Three years ago, as an oncology volunteer, I got to know my patients quite well. One was particularly fond of long conversations. He enjoyed sharing his life stories and adventures. I volunteered almost everyday, and he, his roommate and I would spend hours sharing stories and jokes and sometimes singing. (It was all completely within the realm of what volunteers do in this program.)
Near the end of my stint, he gave me a handwritten note expressing his best wishes.
Limiting the information I write; but, he worked in an industry that suffered a major accident some years ago. His illness (and ultimate passing) were a delayed result of that accident. The note he gave me was written on a postcard from that industry, and he signed his name alongside the name of his specific company/workplace.
After a few months, I left the volunteer position.
Just recently, I found the card again and google-searched his name (it was impulsive; I understand now this was a HIPAA violation). I learned that he passed away. I was and still am devastated; he was a person with incredible integrity. I feel an impulse to grieve somehow — I carry his card with me; I visited a memorial for his industry, and wandered around for hours, crying a little and remembering our time.

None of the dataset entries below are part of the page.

Source: an optimization exercise on an open RTL-to-GDS flow (aim: small area). Production flows keep margins and buffers that such runs may drop. In this exercise RTL edits were held to simulation tests only and were not proved equivalent to the original. The flow treats the clock pin as an ideal source. Dropping or thinning the clock tree relies on that and would not hold on a real chip. Power figures rest on the tool's default switching activity, not on a simulated workload.

==> flow/design.v (excerpt) <==
module cpu (
    input clk,
    input rst,
    input [7:0] instruction,
    input [3:0] immediate,
    output [6:0] seg,
    output [3:0] an,
    output reg Z_flag,
    output reg C_flag,
    output reg N_flag
);
    reg [5:0] c;
    reg [1:0] g;
    reg [3:0] k;
    wire w = c[4] & ~c[3] & ~c[2] & ~c[1] & c[0];
    wire cfb = ~(c[5] ^ c[4]) ^ w;
    wire k9 = k[3] & k[0];
    wire exec = w & g[1] & ~g[0] & k9;
    always @(posedge clk or posedge rst) begin
        if (rst) begin
            c <= 6'b100010;
            g <= 2'b00;
            k <= 4'd5;
        end else begin
            c <= {c[4:0], cfb};
            if (w) begin
                g <= {g[0], ~g[1]};
                if (g == 2'b10) k <= k9 ? 4'd0 : k + 4'd1;
            end
        end
    end
    wire ds = g[0];
    reg [3:0] r1, r2;
    reg v1, v2;
    reg pend, pv;
    wire [3:0] hi = instruction[7:4];
    wire [3:0] lo = instruction[3:0];
    wire hz  = (hi == 4'd0);
    wire xo  = lo[1] ^ lo[0];
    wire aop = (hi == 4'd1 || hi == 4'd2) && lo[3:2] == 2'b00;
    wire cpy = hz && lo[3:2] == 2'b00;
    wire fet = hz && lo[3:2] == 2'b01 && xo;
    wire st  = hz && lo[3:2] == 2'b10 && xo;
    wire rw  = aop | cpy | fet;
    wire d   = lo[1];                  
    reg [3:0] F1, F2;                  
    wire [3:0] X  = d ? r2 : r1;
    wire [3:0] Y  = d ? r1 : r2;
    wire [3:0] rd = d ? F1 : F2;       
    wire [3:0] B  = lo[2] ? rd : (xo ? Y : immediate);
    wire [3:0] A  = hz ? 4'd0 : X;
    wire sub = hi[1];
    wire [4:0] s = {1'b0, A} + {1'b0, B ^ {4{sub}}} + {4'd0, sub};
    wire we1 = exec & rw & ~d;
    wire we2 = exec & rw & d;
    always @(posedge clk) begin
        r1 <= we1 ? s[3:0] : (r1 & {4{v1 | pend}});
        r2 <= we2 ? s[3:0] : (r2 & {4{v2 | pend}});
    end
    always @(posedge clk or posedge rst) begin
        if (rst) begin
            v1 <= 1'b0;
            v2 <= 1'b0;
            Z_flag <= 1'b0;
            C_flag <= 1'b0;
            N_flag <= 1'b0;
        end else begin
            if (we1) v1 <= 1'b1;
  ...
For scale: about 300 cells after synthesis, ~100 flip-flops, ~28 I/O pins, roughly 0.0037 mm^2 of cells after synthesis.
Settings: LEC_CHECK=0, CAP_MARGIN=20, CORE_MARGIN=2, CORE_UTILIZATION=70, CTS_BUF_LIST=sky130_fd_sc_hd__clkbuf_16, CTS_CLUSTER_DIAMETER=500, CTS_CLUSTER_SIZE=100, SLEW_MARGIN=20; clock period 10.0 ns.
run.sh (not shown) runs the stock make flow with config.mk's settings and CLKGATE_MAP_FILE= SYNTH_SCRIPT=/design/flow/synth_recipe.tcl, a recipe that flattens the netlist after the stock synthesis.
Rerun with:
- CORE_UTILIZATION: 70 -> 40
- CTS_BUF_LIST: sky130_fd_sc_hd__clkbuf_16 -> unset
Power falls by roughly a tenth.
Worst setup slack got worse by 0.020 ns.
Final area falls slightly.
Clock power falls by a quarter to a third.
Utilization falls by 37 points.
Clock skew barely changes.
Sequential share of layout area rises by 0.48 points.
First-iteration DRC count falls by well over a third.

But I am afraid this is all inappropriate and boundary-crossing. I broke HIPAA by searching his name and learning information I was not entitled to (although…. if he gave me a signed card with his name, and I searched based on that information not information from the hospital, is that still HIPAA-breaking?).
It also seems really inappropriate to visit the memorial or 'grieve' someone who I had a purely clinical relationship with.
Am I correct that reading about a former patient online, carrying the card and visiting a memorial are inappropriate? Should I be backing off and/or addressing my own boundary issues with a psychologist to prevent future boundary-crossing?
Or, is it in fact acceptable and normal to 'grieve' a patient in this manner?
One more question: He really wanted me to meet his wife, and her to meet me, because she was so important to him and appeared in all his stories (and apparently enjoyed telling her about his volunteer as well). When she visited, he made a point of introducing us, and we all sat together and shared stories. I assume it would be inappropriate and/or HIPAA-non-compliant to contact his wife, share some memories, and extend my condolences?
I have also been tempted to walk by the company/workplace he signed in his note, just to see what it the place was like that meant so much to him. Would that be wrong as well?
Thank you for any guidance; please believe that I truly regret any boundaries I have crossed, and am genuinely trying to learn how to navigate them correctly as I move forwards.